The span to repeat in the listing below runs from the line containing "r5_hh9 | 9 |" to the line containing "flip-flops and latches | 430 | 12800 | 47.4", inclusive. Repeat it exactly, and only it.

### Supplied entries
--- START ---
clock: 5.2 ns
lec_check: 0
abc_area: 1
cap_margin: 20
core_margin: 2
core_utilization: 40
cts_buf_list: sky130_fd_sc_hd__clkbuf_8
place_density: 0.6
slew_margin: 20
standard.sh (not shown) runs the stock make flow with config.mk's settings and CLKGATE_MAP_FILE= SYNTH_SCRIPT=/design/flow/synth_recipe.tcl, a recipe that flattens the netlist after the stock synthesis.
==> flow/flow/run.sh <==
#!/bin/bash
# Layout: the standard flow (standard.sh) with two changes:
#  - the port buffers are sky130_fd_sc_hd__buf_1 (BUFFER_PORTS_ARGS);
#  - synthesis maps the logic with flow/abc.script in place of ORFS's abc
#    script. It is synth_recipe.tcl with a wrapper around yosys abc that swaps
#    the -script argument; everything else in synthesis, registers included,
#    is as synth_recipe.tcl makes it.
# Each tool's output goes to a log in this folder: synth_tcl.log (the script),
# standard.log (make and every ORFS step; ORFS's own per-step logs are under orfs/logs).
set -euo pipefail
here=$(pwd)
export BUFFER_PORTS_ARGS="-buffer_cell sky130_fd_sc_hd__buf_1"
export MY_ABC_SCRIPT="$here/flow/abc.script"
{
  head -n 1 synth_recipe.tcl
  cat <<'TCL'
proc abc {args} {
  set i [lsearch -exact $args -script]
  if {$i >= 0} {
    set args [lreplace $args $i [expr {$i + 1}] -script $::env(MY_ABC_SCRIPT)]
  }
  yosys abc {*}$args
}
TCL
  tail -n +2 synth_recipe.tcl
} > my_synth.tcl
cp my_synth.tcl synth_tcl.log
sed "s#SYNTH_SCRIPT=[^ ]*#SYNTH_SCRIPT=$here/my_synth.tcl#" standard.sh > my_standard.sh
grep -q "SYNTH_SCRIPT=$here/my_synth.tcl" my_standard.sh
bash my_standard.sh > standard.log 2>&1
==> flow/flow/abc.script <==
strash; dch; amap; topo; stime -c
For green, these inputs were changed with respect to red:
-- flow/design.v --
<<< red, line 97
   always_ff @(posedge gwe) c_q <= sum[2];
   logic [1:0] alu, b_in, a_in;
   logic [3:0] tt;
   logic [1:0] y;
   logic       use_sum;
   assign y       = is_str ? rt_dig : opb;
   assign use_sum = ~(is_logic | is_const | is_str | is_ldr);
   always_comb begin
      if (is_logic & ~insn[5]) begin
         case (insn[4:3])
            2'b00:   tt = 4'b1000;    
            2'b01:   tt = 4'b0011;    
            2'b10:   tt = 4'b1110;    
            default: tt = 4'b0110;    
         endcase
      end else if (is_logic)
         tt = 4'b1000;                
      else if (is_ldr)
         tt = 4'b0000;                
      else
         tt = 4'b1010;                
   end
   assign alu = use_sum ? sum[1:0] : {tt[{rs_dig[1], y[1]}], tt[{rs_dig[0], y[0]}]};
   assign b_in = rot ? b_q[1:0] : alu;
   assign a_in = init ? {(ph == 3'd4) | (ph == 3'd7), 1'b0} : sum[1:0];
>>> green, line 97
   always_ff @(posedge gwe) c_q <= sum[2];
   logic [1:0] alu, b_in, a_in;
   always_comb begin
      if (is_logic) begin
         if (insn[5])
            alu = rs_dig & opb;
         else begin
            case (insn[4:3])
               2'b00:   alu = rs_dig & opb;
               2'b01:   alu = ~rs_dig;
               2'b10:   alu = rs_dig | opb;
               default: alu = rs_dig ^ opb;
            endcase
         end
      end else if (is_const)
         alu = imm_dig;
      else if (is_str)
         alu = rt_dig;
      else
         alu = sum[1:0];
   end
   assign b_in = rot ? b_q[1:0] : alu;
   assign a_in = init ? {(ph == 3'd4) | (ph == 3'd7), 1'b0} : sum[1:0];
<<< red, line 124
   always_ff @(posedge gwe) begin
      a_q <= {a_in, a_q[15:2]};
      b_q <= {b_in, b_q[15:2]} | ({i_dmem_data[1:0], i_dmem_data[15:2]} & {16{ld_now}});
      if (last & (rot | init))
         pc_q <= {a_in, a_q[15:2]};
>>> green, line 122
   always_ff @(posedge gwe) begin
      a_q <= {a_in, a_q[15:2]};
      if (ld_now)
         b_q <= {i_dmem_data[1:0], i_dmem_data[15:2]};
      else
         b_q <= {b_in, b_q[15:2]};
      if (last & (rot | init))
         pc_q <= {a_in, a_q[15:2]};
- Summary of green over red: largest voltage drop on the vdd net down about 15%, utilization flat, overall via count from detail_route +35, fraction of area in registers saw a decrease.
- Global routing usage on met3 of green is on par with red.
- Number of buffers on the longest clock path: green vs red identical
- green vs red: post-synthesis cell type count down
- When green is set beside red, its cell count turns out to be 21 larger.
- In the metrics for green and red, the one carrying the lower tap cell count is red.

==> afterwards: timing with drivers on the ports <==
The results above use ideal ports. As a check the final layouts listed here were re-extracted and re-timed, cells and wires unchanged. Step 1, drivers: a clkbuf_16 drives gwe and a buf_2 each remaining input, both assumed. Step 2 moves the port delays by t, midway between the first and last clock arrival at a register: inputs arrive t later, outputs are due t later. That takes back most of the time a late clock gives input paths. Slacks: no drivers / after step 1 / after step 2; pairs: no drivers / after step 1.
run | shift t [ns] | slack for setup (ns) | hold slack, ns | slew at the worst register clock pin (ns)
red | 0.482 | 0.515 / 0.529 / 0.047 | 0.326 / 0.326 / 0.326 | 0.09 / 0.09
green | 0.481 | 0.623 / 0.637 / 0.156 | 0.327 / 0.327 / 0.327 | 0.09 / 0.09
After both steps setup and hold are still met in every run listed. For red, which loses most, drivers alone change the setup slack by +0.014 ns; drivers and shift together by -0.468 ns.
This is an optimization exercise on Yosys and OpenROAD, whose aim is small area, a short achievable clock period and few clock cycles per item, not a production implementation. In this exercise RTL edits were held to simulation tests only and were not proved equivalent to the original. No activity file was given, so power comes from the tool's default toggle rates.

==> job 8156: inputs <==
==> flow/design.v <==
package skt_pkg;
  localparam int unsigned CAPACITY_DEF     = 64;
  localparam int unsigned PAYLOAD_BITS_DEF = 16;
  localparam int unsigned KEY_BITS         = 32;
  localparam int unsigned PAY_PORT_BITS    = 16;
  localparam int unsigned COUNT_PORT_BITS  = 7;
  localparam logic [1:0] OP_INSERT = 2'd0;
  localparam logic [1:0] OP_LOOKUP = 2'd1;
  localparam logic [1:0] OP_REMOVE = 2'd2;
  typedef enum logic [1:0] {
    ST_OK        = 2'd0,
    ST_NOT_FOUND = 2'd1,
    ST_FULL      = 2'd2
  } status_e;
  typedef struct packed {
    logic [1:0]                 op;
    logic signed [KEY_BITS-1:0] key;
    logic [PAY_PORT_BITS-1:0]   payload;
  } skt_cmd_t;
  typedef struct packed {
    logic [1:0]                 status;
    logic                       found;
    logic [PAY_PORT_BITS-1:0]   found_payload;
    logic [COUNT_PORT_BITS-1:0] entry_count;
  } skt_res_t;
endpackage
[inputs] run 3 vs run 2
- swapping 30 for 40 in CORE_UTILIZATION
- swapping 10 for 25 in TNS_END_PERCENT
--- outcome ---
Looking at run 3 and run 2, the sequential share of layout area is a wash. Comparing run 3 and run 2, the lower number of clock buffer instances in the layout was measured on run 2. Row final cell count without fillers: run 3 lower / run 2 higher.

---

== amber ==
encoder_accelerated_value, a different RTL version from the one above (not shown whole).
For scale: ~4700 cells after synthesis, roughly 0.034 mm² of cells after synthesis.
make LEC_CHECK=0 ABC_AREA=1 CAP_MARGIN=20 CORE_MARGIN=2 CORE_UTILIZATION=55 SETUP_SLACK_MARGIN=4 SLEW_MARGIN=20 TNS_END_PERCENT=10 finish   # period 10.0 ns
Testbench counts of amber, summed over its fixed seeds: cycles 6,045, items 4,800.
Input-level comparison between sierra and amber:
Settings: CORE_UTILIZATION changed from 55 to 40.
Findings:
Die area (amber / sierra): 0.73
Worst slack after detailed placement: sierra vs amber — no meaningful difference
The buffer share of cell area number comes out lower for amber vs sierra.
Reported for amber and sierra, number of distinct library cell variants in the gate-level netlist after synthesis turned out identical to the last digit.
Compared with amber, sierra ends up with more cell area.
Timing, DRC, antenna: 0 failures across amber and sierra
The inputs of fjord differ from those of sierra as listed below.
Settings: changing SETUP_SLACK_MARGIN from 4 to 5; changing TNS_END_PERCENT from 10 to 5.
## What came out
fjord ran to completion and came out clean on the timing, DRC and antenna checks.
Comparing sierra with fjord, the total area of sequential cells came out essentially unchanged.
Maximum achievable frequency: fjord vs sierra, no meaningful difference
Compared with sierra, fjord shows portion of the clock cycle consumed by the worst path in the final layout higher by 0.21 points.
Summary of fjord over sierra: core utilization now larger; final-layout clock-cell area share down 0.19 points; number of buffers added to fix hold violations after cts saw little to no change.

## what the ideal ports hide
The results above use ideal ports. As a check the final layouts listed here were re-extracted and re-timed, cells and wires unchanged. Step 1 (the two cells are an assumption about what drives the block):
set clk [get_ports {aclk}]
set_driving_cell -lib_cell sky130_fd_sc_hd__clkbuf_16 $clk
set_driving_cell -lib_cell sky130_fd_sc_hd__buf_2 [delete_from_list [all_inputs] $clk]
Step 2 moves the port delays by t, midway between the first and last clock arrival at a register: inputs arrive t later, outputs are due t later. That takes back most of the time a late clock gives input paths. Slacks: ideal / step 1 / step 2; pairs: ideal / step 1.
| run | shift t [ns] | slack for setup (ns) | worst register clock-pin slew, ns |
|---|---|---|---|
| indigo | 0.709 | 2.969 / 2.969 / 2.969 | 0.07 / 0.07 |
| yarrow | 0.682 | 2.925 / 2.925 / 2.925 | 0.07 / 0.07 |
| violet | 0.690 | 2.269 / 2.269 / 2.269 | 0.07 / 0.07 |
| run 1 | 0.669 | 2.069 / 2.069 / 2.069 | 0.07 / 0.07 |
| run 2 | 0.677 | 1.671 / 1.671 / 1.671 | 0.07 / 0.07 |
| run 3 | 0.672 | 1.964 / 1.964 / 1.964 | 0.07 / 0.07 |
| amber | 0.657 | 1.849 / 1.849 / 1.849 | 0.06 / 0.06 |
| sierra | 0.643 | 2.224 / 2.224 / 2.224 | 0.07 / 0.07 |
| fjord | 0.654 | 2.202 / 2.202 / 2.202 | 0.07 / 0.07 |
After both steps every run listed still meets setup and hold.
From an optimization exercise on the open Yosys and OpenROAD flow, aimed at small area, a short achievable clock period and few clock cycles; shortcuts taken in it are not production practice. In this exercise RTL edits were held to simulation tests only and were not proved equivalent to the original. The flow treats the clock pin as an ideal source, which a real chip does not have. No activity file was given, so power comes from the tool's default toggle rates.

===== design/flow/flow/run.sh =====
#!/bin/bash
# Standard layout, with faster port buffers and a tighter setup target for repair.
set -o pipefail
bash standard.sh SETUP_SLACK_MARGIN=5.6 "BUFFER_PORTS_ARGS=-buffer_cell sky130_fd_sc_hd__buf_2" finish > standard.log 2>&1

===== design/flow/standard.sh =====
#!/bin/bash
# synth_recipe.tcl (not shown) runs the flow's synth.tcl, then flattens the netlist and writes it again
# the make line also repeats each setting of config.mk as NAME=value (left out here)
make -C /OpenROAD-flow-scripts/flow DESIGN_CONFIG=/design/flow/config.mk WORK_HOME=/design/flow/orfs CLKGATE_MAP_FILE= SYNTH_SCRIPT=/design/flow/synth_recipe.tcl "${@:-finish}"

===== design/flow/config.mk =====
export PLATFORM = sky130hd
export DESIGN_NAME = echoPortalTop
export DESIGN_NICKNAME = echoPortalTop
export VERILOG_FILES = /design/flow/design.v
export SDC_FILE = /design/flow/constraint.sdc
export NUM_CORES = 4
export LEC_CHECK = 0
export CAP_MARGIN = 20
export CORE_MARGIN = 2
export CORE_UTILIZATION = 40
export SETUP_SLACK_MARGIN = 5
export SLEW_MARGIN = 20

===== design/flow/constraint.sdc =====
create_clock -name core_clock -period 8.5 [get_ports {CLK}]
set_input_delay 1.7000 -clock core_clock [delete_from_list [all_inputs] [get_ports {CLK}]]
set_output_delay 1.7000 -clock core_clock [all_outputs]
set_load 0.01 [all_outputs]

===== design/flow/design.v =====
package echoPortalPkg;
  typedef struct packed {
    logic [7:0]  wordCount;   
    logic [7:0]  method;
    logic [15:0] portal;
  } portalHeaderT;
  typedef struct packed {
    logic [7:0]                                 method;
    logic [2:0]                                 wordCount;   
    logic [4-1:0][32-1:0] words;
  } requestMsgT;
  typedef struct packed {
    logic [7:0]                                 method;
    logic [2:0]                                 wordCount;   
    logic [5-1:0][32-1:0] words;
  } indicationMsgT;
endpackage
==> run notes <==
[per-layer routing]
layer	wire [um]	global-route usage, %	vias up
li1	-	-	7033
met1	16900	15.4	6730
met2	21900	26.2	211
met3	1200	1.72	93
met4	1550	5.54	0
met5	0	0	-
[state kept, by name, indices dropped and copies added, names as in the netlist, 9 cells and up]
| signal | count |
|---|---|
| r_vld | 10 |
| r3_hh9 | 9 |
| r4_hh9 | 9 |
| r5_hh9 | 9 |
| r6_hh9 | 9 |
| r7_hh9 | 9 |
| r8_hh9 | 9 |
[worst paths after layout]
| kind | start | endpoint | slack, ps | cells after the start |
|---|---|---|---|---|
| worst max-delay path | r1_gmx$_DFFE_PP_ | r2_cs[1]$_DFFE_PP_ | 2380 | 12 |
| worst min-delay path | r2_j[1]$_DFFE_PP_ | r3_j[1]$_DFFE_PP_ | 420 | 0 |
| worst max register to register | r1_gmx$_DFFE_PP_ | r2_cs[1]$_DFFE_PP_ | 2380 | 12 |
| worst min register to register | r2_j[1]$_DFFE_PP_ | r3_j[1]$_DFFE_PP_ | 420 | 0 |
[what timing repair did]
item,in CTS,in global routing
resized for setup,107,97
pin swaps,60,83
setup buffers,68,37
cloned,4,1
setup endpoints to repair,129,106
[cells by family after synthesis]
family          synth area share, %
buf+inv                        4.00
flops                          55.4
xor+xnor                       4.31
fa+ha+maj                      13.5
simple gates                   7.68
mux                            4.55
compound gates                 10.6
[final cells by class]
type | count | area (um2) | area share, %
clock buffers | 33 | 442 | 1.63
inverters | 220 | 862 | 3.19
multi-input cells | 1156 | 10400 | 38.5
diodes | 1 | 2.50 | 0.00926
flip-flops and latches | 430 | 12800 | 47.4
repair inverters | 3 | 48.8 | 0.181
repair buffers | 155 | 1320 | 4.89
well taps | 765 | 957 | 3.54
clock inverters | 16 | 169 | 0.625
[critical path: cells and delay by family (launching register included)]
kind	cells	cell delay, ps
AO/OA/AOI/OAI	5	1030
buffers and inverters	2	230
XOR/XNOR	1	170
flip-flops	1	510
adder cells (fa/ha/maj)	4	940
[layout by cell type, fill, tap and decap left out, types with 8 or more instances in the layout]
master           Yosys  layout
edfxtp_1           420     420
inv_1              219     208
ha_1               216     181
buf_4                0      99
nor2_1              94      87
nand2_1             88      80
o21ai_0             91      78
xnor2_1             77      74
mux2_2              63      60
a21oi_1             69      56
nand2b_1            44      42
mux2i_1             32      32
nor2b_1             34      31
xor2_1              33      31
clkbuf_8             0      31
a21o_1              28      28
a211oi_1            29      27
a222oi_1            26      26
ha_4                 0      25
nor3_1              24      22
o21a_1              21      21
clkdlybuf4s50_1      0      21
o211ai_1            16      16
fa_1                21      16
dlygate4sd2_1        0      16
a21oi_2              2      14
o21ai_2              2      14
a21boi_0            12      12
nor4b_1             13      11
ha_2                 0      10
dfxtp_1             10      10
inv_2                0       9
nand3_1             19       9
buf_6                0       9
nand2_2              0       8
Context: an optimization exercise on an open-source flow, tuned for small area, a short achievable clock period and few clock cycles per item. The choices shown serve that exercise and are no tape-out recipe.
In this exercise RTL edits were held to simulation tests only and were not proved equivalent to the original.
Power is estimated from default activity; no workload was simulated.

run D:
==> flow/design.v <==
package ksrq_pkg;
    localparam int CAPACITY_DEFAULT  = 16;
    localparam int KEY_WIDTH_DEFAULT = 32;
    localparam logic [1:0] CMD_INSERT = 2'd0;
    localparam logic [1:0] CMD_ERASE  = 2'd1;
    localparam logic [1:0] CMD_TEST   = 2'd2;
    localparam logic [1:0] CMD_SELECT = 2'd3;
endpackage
--- END ---
### The answer
| r5_hh9 | 9 |
| r6_hh9 | 9 |
| r7_hh9 | 9 |
| r8_hh9 | 9 |
[worst paths after layout]
| kind | start | endpoint | slack, ps | cells after the start |
|---|---|---|---|---|
| worst max-delay path | r1_gmx$_DFFE_PP_ | r2_cs[1]$_DFFE_PP_ | 2380 | 12 |
| worst min-delay path | r2_j[1]$_DFFE_PP_ | r3_j[1]$_DFFE_PP_ | 420 | 0 |
| worst max register to register | r1_gmx$_DFFE_PP_ | r2_cs[1]$_DFFE_PP_ | 2380 | 12 |
| worst min register to register | r2_j[1]$_DFFE_PP_ | r3_j[1]$_DFFE_PP_ | 420 | 0 |
[what timing repair did]
item,in CTS,in global routing
resized for setup,107,97
pin swaps,60,83
setup buffers,68,37
cloned,4,1
setup endpoints to repair,129,106
[cells by family after synthesis]
family          synth area share, %
buf+inv                        4.00
flops                          55.4
xor+xnor                       4.31
fa+ha+maj                      13.5
simple gates                   7.68
mux                            4.55
compound gates                 10.6
[final cells by class]
type | count | area (um2) | area share, %
clock buffers | 33 | 442 | 1.63
inverters | 220 | 862 | 3.19
multi-input cells | 1156 | 10400 | 38.5
diodes | 1 | 2.50 | 0.00926
flip-flops and latches | 430 | 12800 | 47.4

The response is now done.